東邦大学医療センター大森病院の松島康二医師
東邦大学医療センター大森病院の松島康二医師(提供写真)
音声改善手術の年間手術数で国内トップクラス

 声帯の動きを支配している反回神経が何らかの原因で麻痺した状態を「反回神経麻痺(声帯麻痺)」という。声帯の動きが障害されるので、「声がかれる」「息が漏れて声が長く続かない」「むせる」「誤嚥」などの症状が表れる。

 反回神経は、脳から直接出ている迷走神経から分枝した神経で、甲状腺、食道、肺、大動脈の近くを走行する。これらの臓器にがんなどができることで、神経が圧迫され障害を受ける。また、その疾患を治療するための手術で損傷する場合も多い。手術時の気管内挿管によるものや、特発性(原因不明)の麻痺もある。

 同科は、その失われた声を取り戻す「音声改善手術」の年間手術数で国内トップクラスを誇る。同科で音声外科を専門とする松島康二医師が言う。
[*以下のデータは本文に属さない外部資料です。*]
<file path="config.mk">
export PLATFORM = sky130hd
export DESIGN_NAME = acc_adc_ctrl_flat
export DESIGN_NICKNAME = d
export VERILOG_FILES = /design/src/design/acc_pkg.sv /design/src/design/acc_link_if.sv /design/src/design/acc_adc_ctrl.sv /design/src/flat_wrapper.sv
export SDC_FILE = /design/constraint.sdc
export NUM_CORES = 1
export LEC_CHECK = 0
export ABC_AREA = 1
export BUFFER_PORTS_ARGS = -buffer_cell sky130_fd_sc_hd__buf_2
export CORE_MARGIN = 5
export CORE_UTILIZATION = 68
export CTS_BUF_LIST = sky130_fd_sc_hd__clkbuf_2 sky130_fd_sc_hd__clkbuf_4 sky130_fd_sc_hd__clkbuf_8
export DETAILED_ROUTE_END_ITERATION = 10
export PLACE_DENSITY = 0.88
export RECOVER_POWER = 50
export SLEW_MARGIN = 25
export SYNTH_ARGS = -nofsm -noshare
export SYNTH_HDL_FRONTEND = slang
export SYNTH_SLANG_ARGS = --single-unit
</file>
<file path="constraint.sdc">
create_clock -name mclk -period 4.3 [get_ports mclk]
set_input_delay 0.43 -clock mclk [delete_from_list [all_inputs] [get_ports mclk]]
set_output_delay 0.43 -clock mclk [all_outputs]
set_load 0.02 [all_outputs]
</file>
<file path="src/design/acc_pkg.sv">
package acc_pkg;
	// ----------------------------------------
	// Serial control port framing
	// ----------------------------------------
	localparam int ADDR_W = 4;
	localparam int DATA_W = 16;
	localparam int FRAME_W = 1 + ADDR_W + DATA_W;
	localparam int SCLK_DIV = 4;
	localparam int NUM_REGS = 16;

	// ----------------------------------------
	// Device register indices
	// ----------------------------------------
	localparam logic [3:0] REG_CONFIG1 = 4'h0;
	localparam logic [3:0] REG_APDELAY = 4'h1;
	localparam logic [3:0] REG_SYNC = 4'h2;
	localparam logic [3:0] REG_CHA_FSR = 4'h3;
	localparam logic [3:0] REG_CHA_OFS = 4'h7;
	localparam logic [3:0] REG_SERIAL = 4'hB;
	localparam logic [3:0] REG_TPSEQ = 4'hC;
	localparam logic [3:0] REG_TPLANE = 4'hD;
	localparam logic [3:0] REG_TTAB01 = 4'hE;
	localparam logic [3:0] REG_TTAB23 = 4'hF;

	// ----------------------------------------
	// Field positions
	// ----------------------------------------
	localparam int CFG_MODE_LSB = 0;
	localparam int CFG_SEL1_LSB = 2;
	localparam int CFG_SEL2_LSB = 4;
	localparam int CFG_SEL3_LSB = 6;
	localparam int CFG_SEL4_LSB = 8;
	localparam int CFG_DC_BIT = 10;
	localparam int CFG_TERM150_BIT = 11;
	localparam int CFG_TADEN_BIT = 12;
	localparam int CFG_SYNCEN_BIT = 13;
	localparam int CFG_CAL_BIT = 14;
	localparam int SYNC_BUMP_BIT = 15;
	localparam int SER_NOTRAIN_BIT = 0;
	localparam int SER_ORPD_BIT = 1;
	localparam int SER_TPEN_BIT = 2;
	localparam int SER_SERTEST_BIT = 3;
	localparam int SER_FORCE_BIT = 4;
	localparam int OFS_SIGN_BIT = 9;

	localparam logic [15:0] TPSEQ_RESET = 16'hEA68;
	localparam int CAL_CYCLES = 64;

	// ----------------------------------------
	// AHB-Lite controller registers
	// ----------------------------------------
	localparam logic [7:0] AHB_CMD = 8'h00;
	localparam logic [7:0] AHB_WDATA = 8'h04;
	localparam logic [7:0] AHB_RDATA = 8'h08;
	localparam logic [7:0] AHB_STATUS = 8'h0C;

	typedef enum logic [1:0] {
		MODE_SINGLE,
		MODE_DUAL,
		MODE_QUAD,
		MODE_RSVD
	} acc_mode_e;
endpackage

</file>
<file path="src/design/acc_link_if.sv">
`timescale 1ns/10ps
interface acc_link_if;
	logic sclk;
	logic scs;
	logic sdi;
	logic sdo;
	logic syncIn;
	logic syncReq;
	logic [3:0] laneByteLockStatus;
	logic [3:0] laneGroupLockStatus;
	logic [39:0] laneData;
	logic calBusy;

	modport device (
		input sclk, scs, sdi, syncIn, syncReq,
		output sdo, laneByteLockStatus, laneGroupLockStatus, laneData,
		calBusy
	);
	modport host (
		output sclk, scs, sdi, syncIn, syncReq,
		input sdo, laneByteLockStatus, laneGroupLockStatus, laneData,
		calBusy
	);
endinterface

</file>
<file path="src/design/acc_adc_ctrl.sv">
`timescale 1ns/10ps
module acc_adc_ctrl #(
	parameter int LANES = 4
) (
	input wire logic mclk,
	input wire logic rst_n,
	input wire logic extended_control_option,
	input wire logic [3:0] pinModeSel,
	input wire logic [LANES*8-1:0] sampleIn,
	acc_link_if.device link,
	output logic [1:0] adcMode,
	output logic [7:0] inputMap,
	output logic dcCoupled,
	output logic term150,
	output logic [15:0] apertureDelay,
	output logic [1:0] div4State,
	output logic [1:0] div4Count,
	output logic overRangeEn,
	output logic calActive
);
	// ----------------------------------------
	// Register file
	// ----------------------------------------
	logic [15:0] regs_q [acc_pkg::NUM_REGS];
	logic sclkD_q, syncD_q, taden_q;
	logic [3:0] coarse_q;
	logic [acc_pkg::FRAME_W-1:0] shift_q;
	logic [5:0] bitCnt_q;
	logic [15:0] rdShift_q;
	logic wrStrobe;
	logic [3:0] wrAddr;
	logic [15:0] wrData;
	logic sclkRise;
	logic calDone;
	logic [15:0] cfg, ser, sync;

	assign cfg = regs_q[acc_pkg::REG_CONFIG1];
	assign ser = regs_q[acc_pkg::REG_SERIAL];
	assign sync = regs_q[acc_pkg::REG_SYNC];
	assign sclkRise = link.sclk & ~sclkD_q;

	always_ff @(posedge mclk or negedge rst_n) begin
		if (!rst_n) begin
			sclkD_q <= 1'b0;
		end else begin
			sclkD_q <= link.sclk;
		end
	end

	// ----------------------------------------
	// Serial frame: rw, addr, data, msb first
	// ----------------------------------------
	always_ff @(posedge mclk or negedge rst_n) begin
		if (!rst_n) begin
			shift_q <= '0;
			bitCnt_q <= '0;
		end else if (link.scs) begin
			bitCnt_q <= '0;
		end else if (sclkRise) begin
			shift_q <= {shift_q[acc_pkg::FRAME_W-2:0], link.sdi};
			bitCnt_q <= bitCnt_q + 6'h01;
		end
	end

	always_comb begin
		wrStrobe = 1'b0;
		wrAddr = shift_q[acc_pkg::FRAME_W-3 -: 4];
		wrData = {shift_q[14:0], link.sdi};
		if (sclkRise && !link.scs && extended_control_option
			&& bitCnt_q == 6'(acc_pkg::FRAME_W - 1)
			&& !shift_q[acc_pkg::FRAME_W-2]) begin
			wrStrobe = 1'b1;
		end
	end

	// Readback shifted out after address
	always_ff @(posedge mclk or negedge rst_n) begin
		if (!rst_n) begin
			rdShift_q <= '0;
		end else if (sclkRise && !link.scs
			&& bitCnt_q == 6'(acc_pkg::ADDR_W)) begin
			rdShift_q <= regs_q[{shift_q[2:0], link.sdi}];
		end else if (sclkRise && !link.scs) begin
			rdShift_q <= {rdShift_q[14:0], 1'b0};
		end
	end

	always_ff @(posedge mclk or negedge rst_n) begin
		if (!rst_n) begin
			link.sdo <= 1'b0;
		end else begin
			link.sdo <= rdShift_q[15];
		end
	end

	genvar gi;
	generate
		for (gi = 0; gi < acc_pkg::NUM_REGS; gi++) begin : gReg
			always_ff @(posedge mclk or negedge rst_n) begin
				if (!rst_n) begin
					regs_q[gi] <= (gi == int'(acc_pkg::REG_TPSEQ)) ?
						acc_pkg::TPSEQ_RESET : 16'h0000;
				end else if (wrStrobe && wrAddr == 4'(gi)) begin
					regs_q[gi] <= wrData;
				end else if (gi == int'(acc_pkg::REG_CONFIG1)
					&& calDone) begin
					regs_q[gi][acc_pkg::CFG_CAL_BIT] <= 1'b0;
				end
			end
		end
	endgenerate

	// ----------------------------------------
	// Mode and mapping
	// ----------------------------------------
	logic [1:0] modeSrc;
	logic [7:0] sel;
	always_comb begin
		modeSrc = extended_control_option ? cfg[1:0] : pinModeSel[1:0];
		sel = cfg[9:2];
		case (acc_pkg::acc_mode_e'(modeSrc))
			acc_pkg::MODE_SINGLE: sel = {4{cfg[3:2]}};
			acc_pkg::MODE_DUAL: sel = {{2{cfg[5:4]}}, {2{cfg[3:2]}}};
			acc_pkg::MODE_QUAD: sel = cfg[9:2];
			default: sel = {4{cfg[3:2]}};
		endcase
	end

	always_ff @(posedge mclk or negedge rst_n) begin
		if (!rst_n) begin
			adcMode <= 2'h0;
			inputMap <= 8'h00;
			dcCoupled <= 1'b0;
			term150 <= 1'b0;
			apertureDelay <= 16'h0000;
			overRangeEn <= 1'b1;
		end else begin
			adcMode <= modeSrc;
			inputMap <= sel;
			dcCoupled <= cfg[acc_pkg::CFG_DC_BIT];
			term150 <= cfg[acc_pkg::CFG_TERM150_BIT];
			apertureDelay <= cfg[acc_pkg::CFG_TADEN_BIT] ?
				regs_q[acc_pkg::REG_APDELAY] : 16'h0000;
			overRangeEn <= ~ser[acc_pkg::SER_ORPD_BIT];
		end
	end

	// ----------------------------------------
	// Divide-by-four, bump and sync capture
	// ----------------------------------------
	logic bumpD_q;
	always_ff @(posedge mclk or negedge rst_n) begin
		if (!rst_n) begin
			div4Count <= 2'h0;
			bumpD_q <= 1'b0;
		end else begin
			bumpD_q <= sync[acc_pkg::SYNC_BUMP_BIT];
			if (!(sync[acc_pkg::SYNC_BUMP_BIT] && !bumpD_q)) begin
				div4Count <= div4Count + 2'h1;
			end
		end
	end

	always_ff @(posedge mclk or negedge rst_n) begin
		if (!rst_n) begin
			syncD_q <= 1'b0;
			div4State <= 2'h0;
		end else begin
			syncD_q <= link.syncIn;
			if (link.syncIn && !syncD_q && cfg[acc_pkg::CFG_SYNCEN_BIT]) begin
				div4State <= div4Count;
			end
		end
	end

	// ----------------------------------------
	// Calibration
	// ----------------------------------------
	logic [7:0] calCnt_q;
	assign calDone = calActive && calCnt_q == 8'h01;
	always_ff @(posedge mclk or negedge rst_n) begin
		if (!rst_n) begin
			calCnt_q <= 8'(acc_pkg::CAL_CYCLES);
			calActive <= 1'b1;
		end else if (calActive) begin
			calCnt_q <= calCnt_q - 8'h01;
			calActive <= calCnt_q != 8'h01;
		end else if (cfg[acc_pkg::CFG_CAL_BIT]) begin
			calCnt_q <= 8'(acc_pkg::CAL_CYCLES);
			calActive <= 1'b1;
		end
	end

	// ----------------------------------------
	// Lanes: data, test modes, training, lock
	// ----------------------------------------
	logic resyncNeed_q;
	always_ff @(posedge mclk or negedge rst_n) begin
		if (!rst_n) begin
			taden_q <= 1'b0;
			coarse_q <= 4'h0;
			resyncNeed_q <= 1'b1;
		end else begin
			taden_q <= cfg[acc_pkg::CFG_TADEN_BIT];
			coarse_q <= regs_q[acc_pkg::REG_APDELAY][15:12];
			if (link.syncReq) begin
				resyncNeed_q <= 1'b0;
			end else if (taden_q != cfg[acc_pkg::CFG_TADEN_BIT]) begin
				resyncNeed_q <= 1'b1;
			end else if (coarse_q != regs_q[acc_pkg::REG_APDELAY][15:12]
				&& (coarse_q - regs_q[acc_pkg::REG_APDELAY][15:12] > 4'h1)
				&& (regs_q[acc_pkg::REG_APDELAY][15:12] - coarse_q > 4'h1))
			begin
				resyncNeed_q <= 1'b1;
			end
		end
	end

	logic training;
	assign training = cfg[acc_pkg::CFG_SYNCEN_BIT] && link.syncIn
		&& !ser[acc_pkg::SER_NOTRAIN_BIT];

	generate
		for (gi = 0; gi < LANES; gi++) begin : gLane
			logic [9:0] tab;
			logic [7:0] code;
			assign tab = (gi < 2) ?
				{regs_q[acc_pkg::REG_TTAB01][8*(gi%2) +: 8], 2'b00} :
				{regs_q[acc_pkg::REG_TTAB23][8*(gi%2) +: 8], 2'b00};
			assign code = sampleIn[8*gi +: 8];
			always_ff @(posedge mclk or negedge rst_n) begin
				if (!rst_n) begin
					link.laneData[10*gi +: 10] <= 10'h000;
					link.laneByteLockStatus[gi] <= 1'b0;
					link.laneGroupLockStatus[gi] <= 1'b0;
				end else begin
					link.laneByteLockStatus[gi] <= ~resyncNeed_q;
					link.laneGroupLockStatus[gi] <= ~resyncNeed_q;
					if ((calActive && ser[acc_pkg::SER_FORCE_BIT])
						|| ser[acc_pkg::SER_SERTEST_BIT]) begin
						link.laneData[10*gi +: 10] <= (gi == 0) ?
							regs_q[acc_pkg::REG_TPLANE][9:0] : tab;
					end else if (training) begin
						link.laneData[10*gi +: 10] <= 10'h2AA;
					end else if (ser[acc_pkg::SER_TPEN_BIT]) begin
						link.laneData[10*gi +: 10] <= {2'h0,
							{8{regs_q[acc_pkg::REG_TPSEQ]
							[{div4Count, 2'(gi)}]}}};
					end else begin
						link.laneData[10*gi +: 10] <= {2'h0, code};
					end
				end
			end
		end
	endgenerate

	always_ff @(posedge mclk or negedge rst_n) begin
		if (!rst_n) begin
			link.calBusy <= 1'b1;
		end else begin
			link.calBusy <= calActive;
		end
	end
endmodule

</file>
<file path="src/flat_wrapper.sv">
// flat-port wrapper written by rule: the top's interface ports become plain ports
module acc_adc_ctrl_flat 
#(
	parameter int LANES = 4
)
  (mclk, rst_n, extended_control_option, pinModeSel, sampleIn, adcMode, inputMap, dcCoupled, term150, apertureDelay, div4State, div4Count, overRangeEn, calActive, link_sclk, link_scs, link_sdi, link_syncIn, link_syncReq, link_sdo, link_laneByteLockStatus, link_laneGroupLockStatus, link_laneData, link_calBusy);
  acc_link_if link_i ();
  input wire logic mclk;
  input wire logic rst_n;
  input wire logic extended_control_option;
  input wire logic [3:0] pinModeSel;
  input wire logic [LANES*8-1:0] sampleIn;
  output logic [1:0] adcMode;
  output logic [7:0] inputMap;
  output logic dcCoupled;
  output logic term150;
  output logic [15:0] apertureDelay;
  output logic [1:0] div4State;
  output logic [1:0] div4Count;
  output logic overRangeEn;
  output logic calActive;
  input wire logic [$bits(link_i.sclk)-1:0] link_sclk;
  input wire logic [$bits(link_i.scs)-1:0] link_scs;
  input wire logic [$bits(link_i.sdi)-1:0] link_sdi;
  input wire logic [$bits(link_i.syncIn)-1:0] link_syncIn;
  input wire logic [$bits(link_i.syncReq)-1:0] link_syncReq;
  output wire logic [$bits(link_i.sdo)-1:0] link_sdo;
  output wire logic [$bits(link_i.laneByteLockStatus)-1:0] link_laneByteLockStatus;
  output wire logic [$bits(link_i.laneGroupLockStatus)-1:0] link_laneGroupLockStatus;
  output wire logic [$bits(link_i.laneData)-1:0] link_laneData;
  output wire logic [$bits(link_i.calBusy)-1:0] link_calBusy;
  assign link_i.sclk = link_sclk;
  assign link_i.scs = link_scs;
  assign link_i.sdi = link_sdi;
  assign link_i.syncIn = link_syncIn;
  assign link_i.syncReq = link_syncReq;
  assign link_sdo = link_i.sdo;
  assign link_laneByteLockStatus = link_i.laneByteLockStatus;
  assign link_laneGroupLockStatus = link_i.laneGroupLockStatus;
  assign link_laneData = link_i.laneData;
  assign link_calBusy = link_i.calBusy;
  acc_adc_ctrl #(.LANES(LANES)) u_core (.mclk(mclk), .rst_n(rst_n), .extended_control_option(extended_control_option), .pinModeSel(pinModeSel), .sampleIn(sampleIn), .link(link_i), .adcMode(adcMode), .inputMap(inputMap), .dcCoupled(dcCoupled), .term150(term150), .apertureDelay(apertureDelay), .div4State(div4State), .div4Count(div4Count), .overRangeEn(overRangeEn), .calActive(calActive));
endmodule
</file>
==> out/results.md, run 1 <==
STA
• **maximum clock rate** 0.300 GHz
• **actual slew at the worst max-slew pin** 1.80 ns
• **shortest period the worst path allows** 3.34 ns
• **final worst-path cycle share** 0.776
• **final setup TNS** 0 ns
• **final setup violation count** 0
• **max-slew violation count** 140
• **max-slew headroom at the worst pin** -0.200
• **setup skew after layout** 0.0188 ns
• **final hold violation count** 0
• **RSZ-0062 raised after global routing** no
• **worst hold margin** 0.0278 ns

Setup path
• **critical path data arrival time** 3.76 ns
• **type of element launching the critical path** primary input
• **R2R Path Start** u_core.sclkD_q$_DFF_PN0_
• **element type at the critical path end** flop
• **critical setup path kind** primary input to flop
• **Reg2Reg Depth** 9
• **R2R setup slack** 1.11 ns
• **reg-to-reg endpoint** u_core.gLane[2].tab[4]$_DFFE_PN0P_
• **Crit path required time** 4.72 ns
• **maximum fanout count along the critical path** 32

GRT
• **maximum number of pins on one net before global-route repair** 120
• **first-pass GRT wire length** 76900 µm
• **overflow left after global routing** 0
• **vias in the first global route** 15201
• **number of antenna violations at the first check in global routing** 0
• **overall fraction of global-route tracks in use** 0.308

Cells and area
• **Fillers** 1895
• **total number of nets in the final design** 2367
• **growth of design area from synthesis to finish** 8.27%
• **Final Instance Area** 20100 µm²
• **layout cells sized above 1** 0.122
• **antenna diode count** 0

Logic synthesis
• **post-synthesis net count** 2311
• **cells after synthesis** 2253
• **proportion of register bits with asynchronous set or reset after synthesis** 1.00
• **total of warnings raised by yosys** 0
• **Synth Area per Inst** 8.25 µm²
• **count of distinct cell types in the synthesized netlist** 39
• **area of the mapped netlist** 18600 µm²
• **number of register bits inferred by synthesis** 392
• **Post-synth top flop** sky130_fd_sc_hd__dfrtp_1
• **register area share after synthesis** 0.528
• **EDFF count, synth** 0

Place
• **PortBufs** 125
• **Routability Congestion** 0.915
• **HPWL after detailed placement** 29000 µm
• **area after detailed placement** 18900 µm²

Die
• **count of pins on the block boundary** 128
• **horizontal extent of the die** 175 µm
• **Starting Density** 0.690
• **floorplan core area** 27000 µm²
• **Die Y-Extent** 175 µm
• **FP Rows** 60
• **floorplan die area** 30700 µm²

Clock tree
• **clock input transition at the sequential cells of the worst setup and hold paths** 0.06 ns
• **number of buffers inserted by post-CTS setup repair** 0
• **number of buffers on the longest clock path** 3
• **CTS Sinks** 392
• **buffer cell driving the clock tree root** sky130_fd_sc_hd__clkbuf_8
• **insertion delay to the later sink of the worst-skew pair** 0.61 ns
• **number of hold buffers added after CTS** 4
• **Gates resized, CTS repair** 0
• **H-tree lvl count** 2
• **total clock buffers created by CTS** 61
• **CTS tree** done

Power and ir drop
• **worst vdd rail ir drop** 0.212 mV
• **P_leak** 9.80 nW
• **power per standard cell area** 419 nW/µm²

Worst hold path
• **worst hold path class** primary input to flop
• **endpoint with the worst hold slack** u_core.bitCnt_q[5]$_DFFE_PN0P_
• **cell depth of the worst min-delay path** 2
• **worst min-delay path startpoint** link_scs

Routing
• **Wirelength per Cell** 17.5 µm
• **via density per instance** 5.84
• **post-detailed-routing wire length** 47200 µm
• **antenna-violating nets left** 0
• **DRC violations left** 0
• **Vias** 15755
• **Initial DRT Pass Iterations** 6
• **initial detailed-routing violation count** 1970

Status
• **violated checks** capacitance limit, slew limit
• **status** finished, violations left

Job
• **MaxCap Viol Count** 3

-- layer usage --
layer  track usage  up-vias  wire length (µm)
li1              -     7254                 -
met1         0.419     7480             18700
met2         0.478      872             21400
met3        0.0678      149              4840
met4         0.148        0              2310
met5             0        -                 0
-- worst max-delay path by stage --
stage | from | to | slack (ns) | cells after the start
after floorplan | u_core.calActive$_DFF_PN1_ | u_core.link.laneData[22]$_DFF_PN0_ | 2.64 | 9
after global routing | link_sclk | u_core.gLane[2].tab[4]$_DFFE_PN0P_ | 0.78 | 12
after CTS | link_sclk | u_core.gLane[2].tab[4]$_DFFE_PN0P_ | 1.32 | 12
after global placement | link_sdi | u_core.rdShift_q[15]$_DFFE_PN0P_ | 1.29 | 11
after detailed placement | link_sdi | u_core.rdShift_q[15]$_DFFE_PN0P_ | 1.30 | 11
final | link_sclk | u_core.gLane[2].tab[4]$_DFFE_PN0P_ | 0.96 | 12
-- worst max-delay path, cell delays in order --
cell,delay [ns]
sky130_fd_sc_hd__dlygate4sd3_1,0.54
sky130_fd_sc_hd__clkbuf_1,0.13
sky130_fd_sc_hd__inv_1,0.06
sky130_fd_sc_hd__nor2_1,0.13
sky130_fd_sc_hd__buf_4,0.26
sky130_fd_sc_hd__nand2_1,0.35
sky130_fd_sc_hd__nor3_2,0.23
sky130_fd_sc_hd__nand2_2,0.15
sky130_fd_sc_hd__clkinv_2,0.31
sky130_fd_sc_hd__nand2_1,0.68
sky130_fd_sc_hd__nand2_1,0.31
sky130_fd_sc_hd__o21ai_0,0.16
-- synth_stat cells, types with 3 or more instances --
master,number,area (µm²)
sky130_fd_sc_hd__nor3_1,6,30.0
sky130_fd_sc_hd__nor2_1,73,274
sky130_fd_sc_hd__o211ai_1,8,60.1
sky130_fd_sc_hd__xor2_1,3,26.3
sky130_fd_sc_hd__inv_1,233,875
sky130_fd_sc_hd__buf_4,10,75.1
sky130_fd_sc_hd__buf_1,5,18.8
sky130_fd_sc_hd__buf_6,32,360
sky130_fd_sc_hd__o22ai_1,5,31.3
sky130_fd_sc_hd__nand2_4,9,101
sky130_fd_sc_hd__o21ai_2,79,692
sky130_fd_sc_hd__dfstp_2,13,342
sky130_fd_sc_hd__nand3b_1,3,22.5
sky130_fd_sc_hd__nand4_1,4,25.0
sky130_fd_sc_hd__a21oi_1,35,175
sky130_fd_sc_hd__ha_1,12,150
sky130_fd_sc_hd__nand2_2,6,37.5
sky130_fd_sc_hd__dfrtp_1,379,9480
sky130_fd_sc_hd__buf_2,45,225
sky130_fd_sc_hd__nand2_1,747,2800
sky130_fd_sc_hd__a22oi_1,13,97.6
sky130_fd_sc_hd__nand3_1,206,1030
sky130_fd_sc_hd__o21ai_1,94,470
sky130_fd_sc_hd__o21ai_0,154,771
sky130_fd_sc_hd__clkbuf_1,60,225
-- metrics by stage --
| step | setup slack (ns) | std cells | util | total power, W |
|---|---|---|---|---|
| after floorplan | 2.64 | 2253 | - | 0.00470 |
| after global placement | 1.29 | 2583 | 0.702 | 0.00512 |
| after detailed placement | 1.30 | 2583 | 0.702 | 0.00516 |
| after CTS | 1.32 | 2696 | 0.752 | 0.00842 |
| after global routing | 0.775 | 2696 | 0.747 | 0.00874 |
| final | 0.964 | 2696 | 0.747 | 0.00843 |
-- final cells by class --
cell class	count	area, µm²	area share
Sequential cell	392	9830	0.488
Multi-Input combinational cell	1471	6950	0.345
Clock buffer	104	1260	0.0624
Inverter	237	892	0.0443
Timing Repair Buffer	146	732	0.0364
Tap cell	341	427	0.0212
Clock inverter	5	50.0	0.00249
-- power by group --
part / total (W) / switching (W) / internal, W
clock network: 0.00329 / 0.00141 / 0.00188
logic: 0.00119 / 0.000933 / 0.000260
registers: 0.00395 / 0.000110 / 0.00384
-- registers in the layout, summed over array words and instances (netlist names), 2 cells and up --
register and count:
u_core.gLane.tab 32, u_core.calCnt_q 8, u_core.cfg 16, u_core.adcMode 2
u_core.sync 16, u_core.bitCnt_q 6, u_core.rdShift_q 16, u_core.regs_q 176
u_core.div4Count 2, u_core.link.laneData 40, u_core.ser 16, u_core.coarse_q 4
u_core.apertureDelay 16, u_core.shift_q 20, u_core.div4State 2, u_core.inputMap 8
-- kinds of logic after synthesis --
| logic type | Yosys count | synth area share |
|---|---|---|
| AOI/OAI and AO/OA | 389 | 0.124 |
| xor gates and xnor gates | 5 | 0.00236 |
| and+or+nand+nor | 1063 | 0.237 |
| DFF | 392 | 0.528 |
| adders and majority gates | 14 | 0.0102 |
| buffers and inverters | 390 | 0.0976 |
-- cell usage in the layout, fill, tap and decap left out, types with 35 or more instances in the layout --
cell type / count
sky130_fd_sc_hd__clkbuf_1: 83
sky130_fd_sc_hd__nand3_1: 206
sky130_fd_sc_hd__a21oi_1: 35
sky130_fd_sc_hd__o21ai_1: 94
sky130_fd_sc_hd__nor2_1: 74
sky130_fd_sc_hd__o21ai_0: 154
sky130_fd_sc_hd__buf_2: 42
sky130_fd_sc_hd__clkbuf_8: 76
sky130_fd_sc_hd__nand2_1: 748
sky130_fd_sc_hd__inv_1: 231
sky130_fd_sc_hd__o21ai_2: 79
sky130_fd_sc_hd__dfrtp_1: 378
Note: power is estimated with default switching activity, not from simulation.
「反回神経麻痺の治療には、麻痺により痩せてしまった声帯に自家脂肪などを注入して膨らます『声帯内注入術』もありますが、効果が確実ではありません。ですから、当科では患者さんの全身状態が悪くない限り、外科手術をメーンに行っています。ただ、手術は高度な技術を要するので対応できる施設が少なく、手術で治ることを知らずに諦めている潜在患者さんが多いのです」

 声は、左右2つの声帯が触れあって振動することで音を出している。反回神経麻痺を生じると片側の声帯が動かなくなる。声帯内注入術は、その動かなくなった声帯に物質を注入して膨らませ、もう片方の動く声帯と触れやすいようにさせる治療法だ。

■2つの術式を同時に併用できる

 一方、外科手術は頚部を切開して、動かなくなった声帯を発声・嚥下時の位置に移動させる、「披裂軟骨内転術」と、声帯を外から押して膨らませる「甲状軟骨形成術Ⅰ型」の2つの手術がある。これらは「喉頭形成術」と総称される。

「通常、声を出すときには披裂軟骨が内転して、声帯を中央に移動させます。披裂軟骨内転術は、麻痺した片側の声帯が付着している披裂軟骨を内転させて固定する手術です。甲状軟骨形成術は、麻痺で痩せてしまった声帯を外側から押して膨らまして中央に寄せる手術になります」

 外科手術ができる施設でも、どちらか片方の術式しかやらないケースが多い。しかし、同科は2つの術式を同時に併用。それだけ音声改善が確実になるという。松島医師は、2009年に喉頭形成術のパイオニアである元京大教授の一色信彦医師のもとで技術を習得した。

 両術式をマスターする医師は、国内では20~30人しかいないという。

 手術時間は、披裂軟骨内転術が1時間半、甲状軟骨形成術が1時間で、縫合に30分ほど。術後はできるだけ筆談で過ごし1週間後に抜糸して退院。退院後は声を出してもいいが、手術による喉の腫れが完全に治まるまで3カ月くらいかかる。合併症は、術後の喉の腫れがひどい場合には気管切開が必要になるが、同科では過去約100例中1例だけだという。

「手術をすれば、少なくとも元の声の状態の8割くらいまでに改善させることができます。また声帯が動かないことで、食べ物が気管に入ってむせ込んでしまう嚥下障害も、みなさんとても良くなっています」

■データ
1925年、帝国女子医学専門学校付属病院として開院。